Noir dudaklarında parlak bir gülümsemeyle, “Gerçekten, cehalet numarası yapmaya devam etmen çok sevimli,” dedi. “Eugene Lionheart, eğer Siena Merdein ile gerçekten tanışıp onun halefi olduysan o sana Raizakia'dan bahsetmiş olmalı. Yanılıyor muyum?”

Eugene, Noir'ın haklı olduğunu biliyordu. Sienna gerçekten de ona Raizakia hakkında bilgi vermişti ama o Noir'e herhangi bir bilgi vermek istemiyordu.

Yüzünü metanetli tuttu ve ona “Neden böyle düşünüyorsun?” diye sordu.

Noir yanıt olarak kıkırdadı. “Sanırım bu konuda konuşmak istemiyorsun.
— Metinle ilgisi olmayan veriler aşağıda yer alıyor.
## src/hdl/ibe_pkg.sv

```systemverilog
// constants, operation codes and helper functions for the increment and branch executor
// assumes one mclk domain; a machine cycle is a fixed number of mclk phases
package ibe_pkg;

  // opcode encodings handled by this executor
  localparam logic [7:0] OPC_INC_DIR  = 8'h05;
  localparam logic [7:0] OPC_INC_IND0 = 8'h06;
  localparam logic [7:0] OPC_INC_IND1 = 8'h07;
  localparam logic [7:0] OPC_INC_DP   = 8'hA3;
  localparam logic [7:0] OPC_BTCL     = 8'h10;
  localparam logic [7:0] OPC_CALL     = 8'h12;
  localparam logic [7:0] OPC_BSET     = 8'h20;
  localparam logic [7:0] OPC_BCLR     = 8'h30;
  localparam logic [7:0] OPC_CY       = 8'h40;
  localparam logic [7:0] OPC_NCY      = 8'h50;
  localparam logic [7:0] OPC_AZ       = 8'h60;
  localparam logic [7:0] OPC_ANZ      = 8'h70;
  localparam logic [7:0] OPC_JMP_IND  = 8'h73;

  // reset values of the architectural state
  localparam logic [15:0] PC_RST   = 16'h0000;
  localparam logic [7:0]  STK_RST  = 8'h07;
  localparam logic [15:0] DP_RST   = 16'h0000;

  // machine cycle framing: four mclk phases, last one carries the cycle tick
  localparam logic [1:0] PHASE_FIRST = 2'h0;
  localparam logic [1:0] PHASE_LAST  = 2'h3;
  localparam int         MC_PHASES   = 4;

  // bit address field layout, then the byte and word constants of value one
  localparam int         BIT_SFR_POS   = 7;
  localparam logic [3:0] BIT_RAM_BASE  = 4'h2;
  localparam logic [7:0] BYTE_ONE      = 8'h01;
  localparam logic [15:0] WORD_ONE     = 16'h0001;

  // byte lengths of the instructions
  localparam logic [1:0] LEN_ONE   = 2'h1;
  localparam logic [1:0] LEN_TWO   = 2'h2;
  localparam logic [1:0] LEN_THREE = 2'h3;

  typedef enum logic [3:0] {
    OP_NONE, OP_INC_DIR, OP_INC_IND, OP_INC_DP, OP_BSET, OP_BCLR, OP_BTCL,
    OP_CY, OP_NCY, OP_AZ, OP_ANZ, OP_JMP_IND, OP_CALL
  } ibe_op_e;

  typedef enum logic {
    ST_IDLE, ST_EXEC
  } ibe_state_e;

  function automatic ibe_op_e ibe_decode(input logic [7:0] opc);
    ibe_op_e op;
    op = OP_NONE;
    unique case (opc)
      OPC_INC_DIR:                op = OP_INC_DIR;
      OPC_INC_IND0, OPC_INC_IND1: op = OP_INC_IND;
      OPC_INC_DP:                 op = OP_INC_DP;
      OPC_BSET:                   op = OP_BSET;
      OPC_BCLR:                   op = OP_BCLR;
      OPC_BTCL:                   op = OP_BTCL;
      OPC_CY:                     op = OP_CY;
      OPC_NCY:                    op = OP_NCY;
      OPC_AZ:                     op = OP_AZ;
      OPC_ANZ:                    op = OP_ANZ;
      OPC_JMP_IND:                op = OP_JMP_IND;
      OPC_CALL:                   op = OP_CALL;
      default:                    op = OP_NONE;
    endcase
    return op;
  endfunction : ibe_decode

  function automatic logic [1:0] ibe_len(input ibe_op_e op);
    logic [1:0] len;
    len = LEN_ONE;
    unique case (op)
      OP_INC_DIR, OP_CY, OP_NCY, OP_AZ, OP_ANZ: len = LEN_TWO;
      OP_BSET, OP_BCLR, OP_BTCL, OP_CALL:       len = LEN_THREE;
      default:                                  len = LEN_ONE;
    endcase
    return len;
  endfunction : ibe_len

  // one for operations that take two machine cycles
  function automatic logic ibe_long(input ibe_op_e op);
    return !(op inside {OP_NONE, OP_INC_DIR, OP_INC_IND});
  endfunction : ibe_long

  // byte that holds a bit: low half maps into the bit-addressable ram, high half onto sfrs
  function automatic logic [7:0] ibe_bit_byte(input logic [7:0] bit_addr);
    return bit_addr[BIT_SFR_POS] ? {bit_addr[7:3], 3'h0} : {BIT_RAM_BASE, bit_addr[6:3]};
  endfunction : ibe_bit_byte

  function automatic logic [15:0] ibe_sext(input logic [7:0] disp);
    return {{8{disp[7]}}, disp};
  endfunction : ibe_sext

endpackage : ibe_pkg

```

## src/hdl/ibe_cond_eval.sv

```systemverilog
// branch condition evaluator for the relative branches
// assumes the tested bit was already captured by the executor
`timescale 1ns/1ps
`default_nettype none
module ibe_cond_eval (
  input  wire ibe_pkg::ibe_op_e op,
  input  wire logic             bit_val,
  input  wire logic             carry,
  input  wire logic [7:0]       acc,
  output logic                  taken
);
  always_comb begin
    unique case (op)
      ibe_pkg::OP_BSET,
      ibe_pkg::OP_BTCL: taken = bit_val;
      ibe_pkg::OP_BCLR: taken = !bit_val;
      ibe_pkg::OP_CY:   taken = carry;
      ibe_pkg::OP_NCY:  taken = !carry;
      ibe_pkg::OP_ANZ:  taken = |acc;
      ibe_pkg::OP_AZ:   taken = ~|acc;
      default:         taken = 1'b0;
    endcase
  end
endmodule : ibe_cond_eval
`default_nettype wire

```

## src/hdl/ibe_exec.sv

```systemverilog
// increment and branch executor: runs one instruction at a time on its own pc, sp and data pointer
// assumes a data memory whose read data answers the registered address in the same mclk
//
// Functional notes
// - byte increment done in one machine cycle
// - data pointer increments with carry, no flags
// - bit-set branch: pc+3, branch if one
// - bit-clear branch: pc+3, branch if zero
// - test-and-clear branch always leaves bit zero
// - test-and-clear reads port bits from latch
// - carry branch: pc+2, branch if carry
// - no-carry branch: pc+2, carry untouched
// - branch when accumulator nonzero, pc+2
// - branch when accumulator zero, pc+2
// - indirect jump to accumulator plus pointer
// - long call pushes pc+3, low first
// - long call loads pc from bytes two, three
// - byte increment wraps, no flags change
// - byte increment reads ports from latch
`timescale 1ns/1ps
`default_nettype none
module ibe_exec (
  input  wire logic        mclk,
  input  wire logic        resetn,
  input  wire logic        exec_valid,
  input  wire logic [7:0]  exec_opcode,
  input  wire logic [7:0]  exec_byte2,
  input  wire logic [7:0]  exec_byte3,
  output logic             exec_ready,
  output logic             exec_done,
  input  wire logic [7:0]  acc,
  input  wire logic        carry,
  input  wire logic [1:0]  bank_sel,
  output logic [7:0]       mem_addr,
  input  wire logic [7:0]  mem_rd_data,
  output logic [7:0]       mem_wr_data,
  output logic             mem_wr_en,
  output logic             mem_latch_sel,
  input  wire logic        state_wr_en,
  input  wire logic [15:0] state_pc,
  input  wire logic [7:0]  state_stk,
  input  wire logic [15:0] state_dp,
  output logic [15:0]      pc,
  output logic [7:0]       stack_pointer,
  output logic [15:0]      data_pointer
);

  ibe_pkg::ibe_state_e state_q, state_d;
  ibe_pkg::ibe_op_e    op_q, op_d;
  logic [1:0]  phase_q, phase_d;
  logic        mcyc_q, mcyc_d;
  logic [7:0]  b2_q, b2_d;
  logic [7:0]  b3_q, b3_d;
  logic        bitval_q, bitval_d;
  logic [15:0] pc_q, pc_d;
  logic [7:0]  stk_q, stk_d;
  logic [15:0] dp_q, dp_d;
  logic [7:0]  addr_q, addr_d;
  logic [7:0]  wdata_q, wdata_d;
  logic        we_q, we_d;
  logic        latch_q, latch_d;
  logic        taken;
  logic [15:0] target;
  logic [7:0]  disp;
  logic        accept;
  logic        finish;
  ibe_pkg::ibe_op_e new_op;

  // the machine cycle tick is the last phase of a free-running divider
  assign exec_ready = (state_q == ibe_pkg::ST_IDLE) && (phase_q == ibe_pkg::PHASE_LAST) && !state_wr_en;
  assign accept     = exec_ready && exec_valid;
  assign finish     = (state_q == ibe_pkg::ST_EXEC) && (phase_q == ibe_pkg::PHASE_LAST)
                      && (mcyc_q == ibe_pkg::ibe_long(op_q));
  assign exec_done  = finish;
  assign new_op     = ibe_pkg::ibe_decode(exec_opcode);
  assign disp       = (op_q inside {ibe_pkg::OP_BSET, ibe_pkg::OP_BCLR, ibe_pkg::OP_BTCL}) ? b3_q : b2_q;

  assign mem_addr      = addr_q;
  assign mem_wr_data   = wdata_q;
  assign mem_wr_en     = we_q;
  assign mem_latch_sel = latch_q;
  assign pc            = pc_q;
  assign stack_pointer = stk_q;
  assign data_pointer  = dp_q;

  ibe_cond_eval u_cond (
    .op      (op_q),
    .bit_val (bitval_q),
    .carry   (carry),
    .acc     (acc),
    .taken   (taken)
  );

  // with taken low this is also the return address of the long call
  ibe_rel_target u_target (
    .pc      (pc_q),
    .len     (ibe_pkg::ibe_len(op_q)),
    .taken   (taken),
    .disp    (disp),
    .target  (target)
  );

  always_comb begin
    state_d  = state_q;
    op_d     = op_q;
    phase_d  = 2'(phase_q + 2'h1);
    mcyc_d   = mcyc_q;
    b2_d     = b2_q;
    b3_d     = b3_q;
    bitval_d = bitval_q;
    pc_d     = pc_q;
    stk_d    = stk_q;
    dp_d     = dp_q;
    addr_d   = addr_q;
    wdata_d  = wdata_q;
    we_d     = 1'b0;
    latch_d  = latch_q;
    if (state_q == ibe_pkg::ST_IDLE) begin
      if (state_wr_en) begin
        pc_d   = state_pc;
        stk_d  = state_stk;
        dp_d   = state_dp;
      end else if (accept) begin
        state_d = ibe_pkg::ST_EXEC;
        op_d    = new_op;
        mcyc_d  = 1'b0;
        b2_d    = exec_byte2;
        b3_d    = exec_byte3;
        latch_d = 1'b0;
        unique case (new_op)
          ibe_pkg::OP_INC_DIR: begin
            addr_d  = exec_byte2;
            latch_d = 1'b1;
          end
          ibe_pkg::OP_INC_IND: begin
            addr_d = {3'h0, bank_sel, 2'h0, exec_opcode[0]};
          end
          ibe_pkg::OP_BSET, ibe_pkg::OP_BCLR: begin
            addr_d = ibe_pkg::ibe_bit_byte(exec_byte2);
          end
          ibe_pkg::OP_BTCL: begin
            addr_d  = ibe_pkg::ibe_bit_byte(exec_byte2);
            latch_d = 1'b1;
          end
          default: begin
            addr_d = addr_q;
          end
        endcase
      end
    end else begin
      if (!mcyc_q) begin
        unique case (phase_q)
          ibe_pkg::PHASE_FIRST: begin
            unique case (op_q)
              ibe_pkg::OP_INC_DIR: begin
                wdata_d = 8'(mem_rd_data + ibe_pkg::BYTE_ONE);
                we_d    = 1'b1;
              end
              ibe_pkg::OP_INC_IND: begin
                addr_d  = mem_rd_data;
                latch_d = 1'b1;
              end
              ibe_pkg::OP_BSET, ibe_pkg::OP_BCLR: begin
                bitval_d = mem_rd_data[b2_q[2:0]];
              end
              ibe_pkg::OP_BTCL: begin
                bitval_d = mem_rd_data[b2_q[2:0]];
                wdata_d  = mem_rd_data & ~(ibe_pkg::BYTE_ONE << b2_q[2:0]);
                we_d     = 1'b1;
              end
              ibe_pkg::OP_CALL: begin
                stk_d   = 8'(stk_q + ibe_pkg::BYTE_ONE);
                addr_d  = 8'(stk_q + ibe_pkg::BYTE_ONE);
                wdata_d = target[7:0];
                we_d    = 1'b1;
              end
              default: begin
                we_d = 1'b0;
              end
            endcase
          end
          2'h1: begin
            if (op_q == ibe_pkg::OP_INC_IND) begin
              wdata_d = 8'(mem_rd_data + ibe_pkg::BYTE_ONE);
              we_d    = 1'b1;
            end else if (op_q == ibe_pkg::OP_CALL) begin
              stk_d   = 8'(stk_q + ibe_pkg::BYTE_ONE);
              addr_d  = 8'(stk_q + ibe_pkg::BYTE_ONE);
              wdata_d = target[15:8];
              we_d    = 1'b1;
            end
          end
          default: begin
            latch_d = latch_q;
          end
        endcase
      end
      if (phase_q == ibe_pkg::PHASE_LAST) begin
        mcyc_d = 1'b1;
      end
      if (finish) begin
        state_d = ibe_pkg::ST_IDLE;
        mcyc_d  = 1'b0;
        latch_d = 1'b0;
        unique case (op_q)
          ibe_pkg::OP_NONE: begin
            pc_d = pc_q;
          end
          ibe_pkg::OP_INC_DP: begin
            dp_d = 16'(dp_q + ibe_pkg::WORD_ONE);
            pc_d = target;
          end
          ibe_pkg::OP_JMP_IND: begin
            pc_d = 16'({8'h00, acc} + dp_q);
          end
          ibe_pkg::OP_CALL: begin
            pc_d = {b2_q, b3_q};
          end
          default: begin
            pc_d = target;
          end
        endcase
      end
    end
  end

  always_ff @(posedge mclk or negedge resetn) begin
    if (!resetn) begin
      state_q  <= ibe_pkg::ST_IDLE;
      op_q     <= ibe_pkg::OP_NONE;
      phase_q  <= ibe_pkg::PHASE_FIRST;
      mcyc_q   <= 1'b0;
      b2_q     <= 8'h00;
      b3_q     <= 8'h00;
      bitval_q <= 1'b0;
      pc_q     <= ibe_pkg::PC_RST;
      stk_q    <= ibe_pkg::STK_RST;
      dp_q     <= ibe_pkg::DP_RST;
      addr_q   <= 8'h00;
      wdata_q  <= 8'h00;
      we_q     <= 1'b0;
      latch_q  <= 1'b0;
    end else begin
      state_q  <= state_d;
      op_q     <= op_d;
      phase_q  <= phase_d;
      mcyc_q   <= mcyc_d;
      b2_q     <= b2_d;
      b3_q     <= b3_d;
      bitval_q <= bitval_d;
      pc_q     <= pc_d;
      stk_q    <= stk_d;
      dp_q     <= dp_d;
      addr_q   <= addr_d;
      wdata_q  <= wdata_d;
      we_q     <= we_d;
      latch_q  <= latch_d;
    end
  end
endmodule : ibe_exec
`default_nettype wire

```

## src/hdl/ibe_rel_target.sv

```systemverilog
// next program counter: advance by the instruction length, then add the displacement if taken
// assumes pc is the address of the instruction's first byte
`timescale 1ns/1ps
`default_nettype none
module ibe_rel_target (
  input  wire logic [15:0] pc,
  input  wire logic [1:0]  len,
  input  wire logic        taken,
  input  wire logic [7:0]  disp,
  output logic [15:0]      target
);
  logic [15:0] advanced;
  always_comb begin
    advanced = pc + {14'h0000, len};
    // displacement is relative to the advanced pc, sign-extended first
    target   = taken ? advanced + ibe_pkg::ibe_sext(disp) : advanced;
  end
endmodule : ibe_rel_target
`default_nettype wire

```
Sorun yok. Bundan neden bahsettiğimi merak ediyor musun? Raizakia kötüye giden bir ejderha, değil mi? Kendi türüne ihanet eden ejderha. Herkes onun eski Ejderha Lordu'nu öldürdüğünü ve kalbini bütünüyle yuttuğunu biliyor.”

Eugene karşılık verirken gözleri kısıldı, “Ne olmuş yani?”

Noir'ın alaylarından bıkmaya başlamıştı ve doğrudan konuya girmek istiyordu.

Yine de Noir, Eugene'nin keskin ses tonuna aldırış etmeden sadece kıkırdadı.

Düşünceli bir ses tonuyla “Raizakia güce çok ama çok takıntılıydı” dedi. “Ancak, güç kazanmasının gerçekten iyi bir yolu yoktu. Düşmüş bir ejderha olmasına rağmen, bir ejderha yine de bir ejderhadır.”

Düşmüş ejderha Raizakia, türünün herhangi biri kadar kibirli ve inatçıydı. Etkisini ve gücünü artırmak için iblislerle sözleşme yapmayı reddetti ve insanları küçümsediğinden, onların yaşam güçlerini toplamayı veya onlarla anlaşma yapmayı da reddetti. İktidar için alternatif yollar aramayı reddetmesi, gücünü artırmak için sınırlı seçeneklerle kaldığı anlamına geliyordu.

Noir, Eugene'nin aradığı bilgiyi açıklamaya başladı. “O zaman geriye ne kalırdı? Neye takıntılı olurdu? Ejderha Kalpleri. O kibirli kertenkele her zaman kendisini şişmanlatabilecek tek şeyin diğer ejderhaların değerli kalpleri olduğunu söylerdi -ve oldukça samimiydi. aynı zamanda Vladmir'deki Ejderha Kalbi için de açgözlüydü ama o sırada Majesteleri Hapsedilmenin Şeytan Kralı, Vladmir'i yönetiyordu… Üstelik ejderhaların çoğu da saklanmıştı, bu yüzden onları bulmak oldukça zordu.” açıkladı.

“…Bu yüzden?”

“Sonunda Raizakia dikkatini Sienna Merdein'in Akasha'sına çevirdi. Raizakia, Dragon Hearts'ı aramak ve onlardan yanıt almak amacıyla bir Draconic büyüsü bile yarattı. Noir, Akasha'yı Sienna'dan uzaklaştırmanın herhangi bir yolu olup olmadığını düşündü,” diye açıkladı.

“O halde neden daha önce Leydi Sienna'yı öldürüp onu elinden almaya çalışmadı?” diye sordu Eugene.

“Açıkçası böyle bir şey yapmış olamaz. O dönemde herkesin ne kadar hassas olduğunu biliyor musunuz? Raizakia tamamen aklını kaçırmış olsa da barışın yeşermeye başladığı bir dönemde Sienna Merdein'i vuramayacağını fark etti,” diye yanıtladı Noir.

Gülümseyerek Eugene'nin arkasında Kristina'yla birlikte duran Mer'e baktı. Yine de Mer, Noir'e olan korkusu ve nefreti nedeniyle hareketsiz kaldı.

“Şimdi, bundan sonrası sadece benim spekülasyonum. Helmuth'un üç Dükü (Gavid, Razakia ve ben) her zaman birbirimizi kontrol altında tutuyoruz. Özellikle Raizakia açgözlü bir ejderha, bu yüzden Gavid ve benim ona özellikle dikkat etmekten başka seçeneğimiz yok. Ne zaman çılgınca bir şey yapacağını asla bilemeyiz,” diye devam etti Noir.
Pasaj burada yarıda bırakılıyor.